Instructions to follow: Copy each line from the listing below where the word "part" shows up.

+ + +

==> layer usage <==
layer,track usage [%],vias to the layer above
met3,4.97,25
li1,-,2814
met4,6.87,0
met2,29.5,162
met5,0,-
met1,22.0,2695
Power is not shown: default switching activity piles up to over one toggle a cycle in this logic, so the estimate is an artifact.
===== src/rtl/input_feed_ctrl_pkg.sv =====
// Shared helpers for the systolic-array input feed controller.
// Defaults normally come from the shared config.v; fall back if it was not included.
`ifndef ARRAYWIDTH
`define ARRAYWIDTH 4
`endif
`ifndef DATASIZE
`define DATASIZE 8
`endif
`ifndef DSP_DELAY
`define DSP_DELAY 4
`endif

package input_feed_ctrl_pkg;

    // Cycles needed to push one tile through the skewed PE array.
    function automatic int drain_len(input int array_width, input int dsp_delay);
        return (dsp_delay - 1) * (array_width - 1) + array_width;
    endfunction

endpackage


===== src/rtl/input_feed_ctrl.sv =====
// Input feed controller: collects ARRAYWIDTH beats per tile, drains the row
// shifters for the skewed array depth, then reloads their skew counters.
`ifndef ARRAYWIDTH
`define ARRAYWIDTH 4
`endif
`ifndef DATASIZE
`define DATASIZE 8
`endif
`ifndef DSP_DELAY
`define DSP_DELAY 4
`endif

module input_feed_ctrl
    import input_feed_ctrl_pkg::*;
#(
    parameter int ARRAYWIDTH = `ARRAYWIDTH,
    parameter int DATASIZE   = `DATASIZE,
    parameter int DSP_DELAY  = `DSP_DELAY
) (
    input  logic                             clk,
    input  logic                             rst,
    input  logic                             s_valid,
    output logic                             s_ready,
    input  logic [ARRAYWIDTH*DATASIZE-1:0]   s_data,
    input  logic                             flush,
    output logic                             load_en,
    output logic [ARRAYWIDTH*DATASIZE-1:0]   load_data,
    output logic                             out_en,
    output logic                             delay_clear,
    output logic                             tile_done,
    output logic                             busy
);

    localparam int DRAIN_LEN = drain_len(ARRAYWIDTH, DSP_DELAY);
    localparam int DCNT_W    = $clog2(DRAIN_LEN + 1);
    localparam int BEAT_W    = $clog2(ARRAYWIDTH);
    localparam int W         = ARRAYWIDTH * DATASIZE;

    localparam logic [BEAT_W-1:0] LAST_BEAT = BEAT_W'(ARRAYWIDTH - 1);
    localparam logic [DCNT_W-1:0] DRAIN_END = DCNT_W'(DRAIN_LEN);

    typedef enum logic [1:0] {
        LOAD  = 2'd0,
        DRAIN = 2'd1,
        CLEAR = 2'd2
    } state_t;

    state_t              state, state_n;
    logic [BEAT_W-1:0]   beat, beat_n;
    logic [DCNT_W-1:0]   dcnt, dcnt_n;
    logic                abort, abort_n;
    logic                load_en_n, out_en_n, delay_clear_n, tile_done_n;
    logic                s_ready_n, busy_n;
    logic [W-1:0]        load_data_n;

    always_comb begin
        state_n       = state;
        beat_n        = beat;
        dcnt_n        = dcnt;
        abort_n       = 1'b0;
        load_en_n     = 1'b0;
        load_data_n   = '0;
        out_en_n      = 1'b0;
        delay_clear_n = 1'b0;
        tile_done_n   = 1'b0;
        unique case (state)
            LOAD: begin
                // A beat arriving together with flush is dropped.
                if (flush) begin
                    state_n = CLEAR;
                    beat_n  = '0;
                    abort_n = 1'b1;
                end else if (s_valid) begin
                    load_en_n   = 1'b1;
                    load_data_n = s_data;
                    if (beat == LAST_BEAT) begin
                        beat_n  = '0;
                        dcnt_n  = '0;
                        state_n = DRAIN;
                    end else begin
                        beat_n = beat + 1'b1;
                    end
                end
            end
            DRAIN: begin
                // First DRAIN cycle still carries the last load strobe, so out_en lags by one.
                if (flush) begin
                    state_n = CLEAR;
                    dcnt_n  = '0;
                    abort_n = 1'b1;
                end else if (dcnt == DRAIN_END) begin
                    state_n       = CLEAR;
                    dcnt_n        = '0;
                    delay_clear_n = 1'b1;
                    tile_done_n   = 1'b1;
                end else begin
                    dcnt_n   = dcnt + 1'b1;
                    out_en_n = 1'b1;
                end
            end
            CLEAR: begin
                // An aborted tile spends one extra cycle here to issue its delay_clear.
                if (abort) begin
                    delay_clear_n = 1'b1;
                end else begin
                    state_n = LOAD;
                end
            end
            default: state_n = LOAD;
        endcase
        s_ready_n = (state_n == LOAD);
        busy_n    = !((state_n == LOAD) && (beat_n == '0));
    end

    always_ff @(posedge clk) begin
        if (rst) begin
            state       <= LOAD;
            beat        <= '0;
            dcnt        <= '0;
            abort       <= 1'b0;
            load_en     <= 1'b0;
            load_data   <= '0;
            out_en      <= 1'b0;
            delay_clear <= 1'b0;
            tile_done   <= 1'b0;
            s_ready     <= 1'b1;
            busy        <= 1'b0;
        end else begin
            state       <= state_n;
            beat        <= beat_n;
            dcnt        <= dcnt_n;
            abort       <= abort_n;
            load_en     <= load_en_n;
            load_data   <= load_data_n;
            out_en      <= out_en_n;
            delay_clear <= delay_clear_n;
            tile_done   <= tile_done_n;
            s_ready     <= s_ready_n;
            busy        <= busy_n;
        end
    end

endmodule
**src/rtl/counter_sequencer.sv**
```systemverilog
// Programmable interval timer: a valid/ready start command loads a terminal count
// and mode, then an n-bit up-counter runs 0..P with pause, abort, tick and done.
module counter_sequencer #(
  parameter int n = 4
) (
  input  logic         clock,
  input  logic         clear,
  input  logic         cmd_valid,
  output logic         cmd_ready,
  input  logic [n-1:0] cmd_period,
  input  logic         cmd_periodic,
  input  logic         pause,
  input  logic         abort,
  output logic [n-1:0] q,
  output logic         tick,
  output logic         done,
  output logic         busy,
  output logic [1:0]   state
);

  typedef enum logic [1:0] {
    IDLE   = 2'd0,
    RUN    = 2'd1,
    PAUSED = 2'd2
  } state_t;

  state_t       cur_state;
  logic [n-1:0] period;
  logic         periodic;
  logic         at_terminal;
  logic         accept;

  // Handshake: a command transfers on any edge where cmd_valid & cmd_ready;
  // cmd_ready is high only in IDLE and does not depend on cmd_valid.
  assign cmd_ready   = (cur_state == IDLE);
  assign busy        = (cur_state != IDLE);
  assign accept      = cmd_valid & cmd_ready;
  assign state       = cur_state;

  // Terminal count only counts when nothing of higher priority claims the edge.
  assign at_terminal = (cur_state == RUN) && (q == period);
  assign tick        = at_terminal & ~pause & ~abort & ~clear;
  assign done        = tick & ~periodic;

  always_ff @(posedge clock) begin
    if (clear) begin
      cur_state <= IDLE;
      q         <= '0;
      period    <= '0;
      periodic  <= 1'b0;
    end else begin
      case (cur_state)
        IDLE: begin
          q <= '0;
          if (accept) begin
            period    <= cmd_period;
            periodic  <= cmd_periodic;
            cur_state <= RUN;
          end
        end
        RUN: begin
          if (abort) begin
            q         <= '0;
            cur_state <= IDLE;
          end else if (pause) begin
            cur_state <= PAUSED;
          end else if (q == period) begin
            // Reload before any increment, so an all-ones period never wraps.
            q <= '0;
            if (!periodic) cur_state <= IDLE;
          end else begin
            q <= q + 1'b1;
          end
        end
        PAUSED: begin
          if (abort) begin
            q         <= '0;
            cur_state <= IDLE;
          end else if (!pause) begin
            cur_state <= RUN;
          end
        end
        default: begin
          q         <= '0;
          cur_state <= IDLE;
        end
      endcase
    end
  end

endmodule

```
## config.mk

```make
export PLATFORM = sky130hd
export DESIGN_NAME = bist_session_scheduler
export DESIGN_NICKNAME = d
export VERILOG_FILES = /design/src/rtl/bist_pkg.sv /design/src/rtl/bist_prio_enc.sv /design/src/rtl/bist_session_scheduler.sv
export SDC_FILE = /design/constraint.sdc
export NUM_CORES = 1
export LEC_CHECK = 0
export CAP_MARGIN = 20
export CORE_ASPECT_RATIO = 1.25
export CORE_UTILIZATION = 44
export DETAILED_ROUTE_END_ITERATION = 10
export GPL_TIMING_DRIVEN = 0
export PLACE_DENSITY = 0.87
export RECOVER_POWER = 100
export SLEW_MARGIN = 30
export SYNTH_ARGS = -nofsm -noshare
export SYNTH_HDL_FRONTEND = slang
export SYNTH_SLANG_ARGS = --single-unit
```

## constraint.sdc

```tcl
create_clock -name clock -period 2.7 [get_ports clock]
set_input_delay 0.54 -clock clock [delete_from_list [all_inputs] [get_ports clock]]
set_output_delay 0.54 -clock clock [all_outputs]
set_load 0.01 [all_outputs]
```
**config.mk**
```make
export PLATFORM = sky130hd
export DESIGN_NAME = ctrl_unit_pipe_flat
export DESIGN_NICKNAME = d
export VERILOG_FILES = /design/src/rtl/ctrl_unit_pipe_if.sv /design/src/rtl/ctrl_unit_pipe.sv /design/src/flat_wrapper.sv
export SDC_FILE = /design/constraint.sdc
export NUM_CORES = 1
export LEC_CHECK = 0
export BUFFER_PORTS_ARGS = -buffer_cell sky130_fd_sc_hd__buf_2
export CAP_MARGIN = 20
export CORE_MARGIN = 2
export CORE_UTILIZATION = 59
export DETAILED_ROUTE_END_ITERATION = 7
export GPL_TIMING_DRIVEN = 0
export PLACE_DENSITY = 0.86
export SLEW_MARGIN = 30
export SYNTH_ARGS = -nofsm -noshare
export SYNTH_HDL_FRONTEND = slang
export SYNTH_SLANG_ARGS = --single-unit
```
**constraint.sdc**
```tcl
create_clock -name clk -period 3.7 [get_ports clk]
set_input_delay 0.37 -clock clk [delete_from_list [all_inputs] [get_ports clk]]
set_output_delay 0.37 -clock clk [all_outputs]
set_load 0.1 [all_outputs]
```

+ + +

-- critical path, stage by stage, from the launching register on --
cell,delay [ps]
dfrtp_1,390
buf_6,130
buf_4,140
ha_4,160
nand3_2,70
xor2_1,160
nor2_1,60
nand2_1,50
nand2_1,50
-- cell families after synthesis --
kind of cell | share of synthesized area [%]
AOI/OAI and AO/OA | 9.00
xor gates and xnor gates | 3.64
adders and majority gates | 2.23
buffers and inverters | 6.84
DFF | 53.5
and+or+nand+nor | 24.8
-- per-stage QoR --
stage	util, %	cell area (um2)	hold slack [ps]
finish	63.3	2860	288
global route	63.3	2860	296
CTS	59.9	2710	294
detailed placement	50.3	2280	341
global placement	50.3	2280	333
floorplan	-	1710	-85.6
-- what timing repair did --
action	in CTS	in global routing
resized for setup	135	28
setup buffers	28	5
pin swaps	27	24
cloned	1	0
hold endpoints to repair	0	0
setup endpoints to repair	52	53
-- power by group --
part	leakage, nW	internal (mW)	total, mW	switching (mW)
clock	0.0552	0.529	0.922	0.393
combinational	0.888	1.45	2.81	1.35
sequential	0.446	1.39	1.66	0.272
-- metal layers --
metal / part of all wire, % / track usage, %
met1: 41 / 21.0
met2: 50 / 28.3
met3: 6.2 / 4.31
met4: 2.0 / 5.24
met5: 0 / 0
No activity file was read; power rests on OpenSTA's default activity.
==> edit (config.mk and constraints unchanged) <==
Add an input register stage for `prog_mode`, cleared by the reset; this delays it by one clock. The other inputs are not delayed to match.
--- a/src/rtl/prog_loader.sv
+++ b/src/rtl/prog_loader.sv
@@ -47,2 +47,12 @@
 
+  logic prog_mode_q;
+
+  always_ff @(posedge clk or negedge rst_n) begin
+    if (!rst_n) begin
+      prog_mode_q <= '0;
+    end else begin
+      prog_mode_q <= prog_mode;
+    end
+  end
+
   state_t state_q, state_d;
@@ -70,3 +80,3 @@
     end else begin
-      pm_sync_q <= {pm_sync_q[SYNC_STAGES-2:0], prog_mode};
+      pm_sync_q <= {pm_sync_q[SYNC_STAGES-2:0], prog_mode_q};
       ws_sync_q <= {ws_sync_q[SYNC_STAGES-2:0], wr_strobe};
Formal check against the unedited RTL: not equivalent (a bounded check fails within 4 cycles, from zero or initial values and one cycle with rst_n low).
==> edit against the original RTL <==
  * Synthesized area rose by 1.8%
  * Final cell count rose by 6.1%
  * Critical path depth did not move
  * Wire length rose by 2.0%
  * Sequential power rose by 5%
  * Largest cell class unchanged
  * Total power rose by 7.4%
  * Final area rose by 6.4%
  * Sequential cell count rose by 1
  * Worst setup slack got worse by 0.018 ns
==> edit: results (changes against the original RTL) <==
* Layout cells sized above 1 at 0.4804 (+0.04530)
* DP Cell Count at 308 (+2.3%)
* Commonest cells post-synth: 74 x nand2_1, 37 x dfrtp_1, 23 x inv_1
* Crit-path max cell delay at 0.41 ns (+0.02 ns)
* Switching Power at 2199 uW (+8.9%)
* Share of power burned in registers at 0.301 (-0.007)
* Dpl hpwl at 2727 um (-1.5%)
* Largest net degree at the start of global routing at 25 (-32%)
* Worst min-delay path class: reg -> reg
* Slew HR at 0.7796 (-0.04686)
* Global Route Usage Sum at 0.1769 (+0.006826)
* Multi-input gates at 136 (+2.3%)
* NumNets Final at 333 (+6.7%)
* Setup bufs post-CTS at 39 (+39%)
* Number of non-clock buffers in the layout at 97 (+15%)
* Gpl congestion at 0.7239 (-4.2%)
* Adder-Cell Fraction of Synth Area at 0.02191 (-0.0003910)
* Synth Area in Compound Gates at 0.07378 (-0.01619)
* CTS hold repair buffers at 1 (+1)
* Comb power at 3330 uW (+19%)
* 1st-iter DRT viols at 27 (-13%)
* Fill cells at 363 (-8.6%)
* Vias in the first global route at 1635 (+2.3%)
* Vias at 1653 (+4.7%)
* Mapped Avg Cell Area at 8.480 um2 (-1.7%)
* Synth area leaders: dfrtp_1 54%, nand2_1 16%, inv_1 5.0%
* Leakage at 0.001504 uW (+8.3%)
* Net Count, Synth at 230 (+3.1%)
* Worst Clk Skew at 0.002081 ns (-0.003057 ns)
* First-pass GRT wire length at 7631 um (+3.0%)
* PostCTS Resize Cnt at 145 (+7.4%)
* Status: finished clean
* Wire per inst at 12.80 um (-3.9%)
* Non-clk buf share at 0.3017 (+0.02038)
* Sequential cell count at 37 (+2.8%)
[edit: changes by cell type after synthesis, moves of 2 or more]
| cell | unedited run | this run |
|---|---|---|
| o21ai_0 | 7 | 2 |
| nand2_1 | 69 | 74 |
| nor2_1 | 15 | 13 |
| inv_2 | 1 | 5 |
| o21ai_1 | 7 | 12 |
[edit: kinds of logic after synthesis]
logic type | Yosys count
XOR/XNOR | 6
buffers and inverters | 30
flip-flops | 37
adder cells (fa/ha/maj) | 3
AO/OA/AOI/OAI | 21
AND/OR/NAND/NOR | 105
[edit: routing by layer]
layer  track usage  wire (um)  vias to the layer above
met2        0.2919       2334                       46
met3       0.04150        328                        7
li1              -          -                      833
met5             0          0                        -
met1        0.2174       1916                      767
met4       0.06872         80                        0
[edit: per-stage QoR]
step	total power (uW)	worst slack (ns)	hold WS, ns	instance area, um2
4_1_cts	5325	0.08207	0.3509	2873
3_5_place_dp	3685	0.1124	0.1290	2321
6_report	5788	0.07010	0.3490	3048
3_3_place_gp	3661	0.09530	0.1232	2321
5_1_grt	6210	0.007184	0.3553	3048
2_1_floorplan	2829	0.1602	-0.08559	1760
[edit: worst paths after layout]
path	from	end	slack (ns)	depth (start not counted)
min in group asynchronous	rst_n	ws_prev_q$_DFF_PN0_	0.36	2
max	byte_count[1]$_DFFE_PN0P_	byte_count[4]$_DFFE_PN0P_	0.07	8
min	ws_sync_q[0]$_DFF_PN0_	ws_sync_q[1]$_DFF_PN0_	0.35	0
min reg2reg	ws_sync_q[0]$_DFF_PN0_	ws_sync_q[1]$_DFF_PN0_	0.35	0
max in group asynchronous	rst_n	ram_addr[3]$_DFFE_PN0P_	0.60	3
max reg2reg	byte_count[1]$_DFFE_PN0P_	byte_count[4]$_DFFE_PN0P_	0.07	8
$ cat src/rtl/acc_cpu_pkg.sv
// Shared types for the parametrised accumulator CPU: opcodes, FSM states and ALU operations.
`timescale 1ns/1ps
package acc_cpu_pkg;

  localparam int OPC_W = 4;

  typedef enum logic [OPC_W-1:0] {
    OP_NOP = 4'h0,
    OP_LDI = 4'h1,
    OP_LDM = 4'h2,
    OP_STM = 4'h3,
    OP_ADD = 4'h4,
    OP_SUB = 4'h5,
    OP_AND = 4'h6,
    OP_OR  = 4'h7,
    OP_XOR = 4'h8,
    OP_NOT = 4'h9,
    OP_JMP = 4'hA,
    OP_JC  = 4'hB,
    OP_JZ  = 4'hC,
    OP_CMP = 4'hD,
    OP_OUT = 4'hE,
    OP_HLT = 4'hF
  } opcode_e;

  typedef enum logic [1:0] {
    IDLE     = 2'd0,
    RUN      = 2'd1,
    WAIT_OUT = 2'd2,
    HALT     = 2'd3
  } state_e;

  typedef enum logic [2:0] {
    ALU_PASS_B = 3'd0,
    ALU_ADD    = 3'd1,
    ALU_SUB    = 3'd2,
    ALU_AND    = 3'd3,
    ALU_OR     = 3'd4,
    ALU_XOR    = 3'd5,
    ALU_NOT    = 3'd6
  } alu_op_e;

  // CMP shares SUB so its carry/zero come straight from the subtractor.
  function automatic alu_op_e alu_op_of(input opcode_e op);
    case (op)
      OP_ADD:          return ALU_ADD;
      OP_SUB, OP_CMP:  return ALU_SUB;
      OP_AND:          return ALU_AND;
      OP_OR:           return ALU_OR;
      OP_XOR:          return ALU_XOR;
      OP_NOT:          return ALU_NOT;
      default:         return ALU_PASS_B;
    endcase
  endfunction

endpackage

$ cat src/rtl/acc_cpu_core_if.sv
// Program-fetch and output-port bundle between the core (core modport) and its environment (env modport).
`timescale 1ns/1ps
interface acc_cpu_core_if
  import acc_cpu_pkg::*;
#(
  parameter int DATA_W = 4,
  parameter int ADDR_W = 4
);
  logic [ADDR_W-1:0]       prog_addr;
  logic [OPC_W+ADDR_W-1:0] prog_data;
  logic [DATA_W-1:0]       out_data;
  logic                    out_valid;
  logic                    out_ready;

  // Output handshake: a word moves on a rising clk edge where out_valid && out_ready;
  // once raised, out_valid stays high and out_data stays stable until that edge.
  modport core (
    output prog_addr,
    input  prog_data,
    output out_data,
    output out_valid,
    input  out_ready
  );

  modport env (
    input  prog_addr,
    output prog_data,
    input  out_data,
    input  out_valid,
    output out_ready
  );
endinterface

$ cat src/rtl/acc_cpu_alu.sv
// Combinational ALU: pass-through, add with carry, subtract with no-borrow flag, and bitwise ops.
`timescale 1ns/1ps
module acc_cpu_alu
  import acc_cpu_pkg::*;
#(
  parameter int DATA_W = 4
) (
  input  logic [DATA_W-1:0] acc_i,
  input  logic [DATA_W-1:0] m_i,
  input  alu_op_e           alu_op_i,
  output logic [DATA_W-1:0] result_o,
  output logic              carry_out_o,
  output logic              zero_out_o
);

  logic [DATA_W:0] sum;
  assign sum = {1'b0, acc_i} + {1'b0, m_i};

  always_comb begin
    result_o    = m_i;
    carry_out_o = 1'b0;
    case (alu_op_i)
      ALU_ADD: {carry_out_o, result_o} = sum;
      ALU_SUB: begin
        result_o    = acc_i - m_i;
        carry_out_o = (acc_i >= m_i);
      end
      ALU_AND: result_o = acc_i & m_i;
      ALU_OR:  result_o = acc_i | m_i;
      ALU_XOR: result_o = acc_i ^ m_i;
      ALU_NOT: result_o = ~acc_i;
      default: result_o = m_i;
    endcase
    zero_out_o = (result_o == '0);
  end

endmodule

+ + +

Answer for the task:
part	leakage, nW	internal (mW)	total, mW	switching (mW)
metal / part of all wire, % / track usage, %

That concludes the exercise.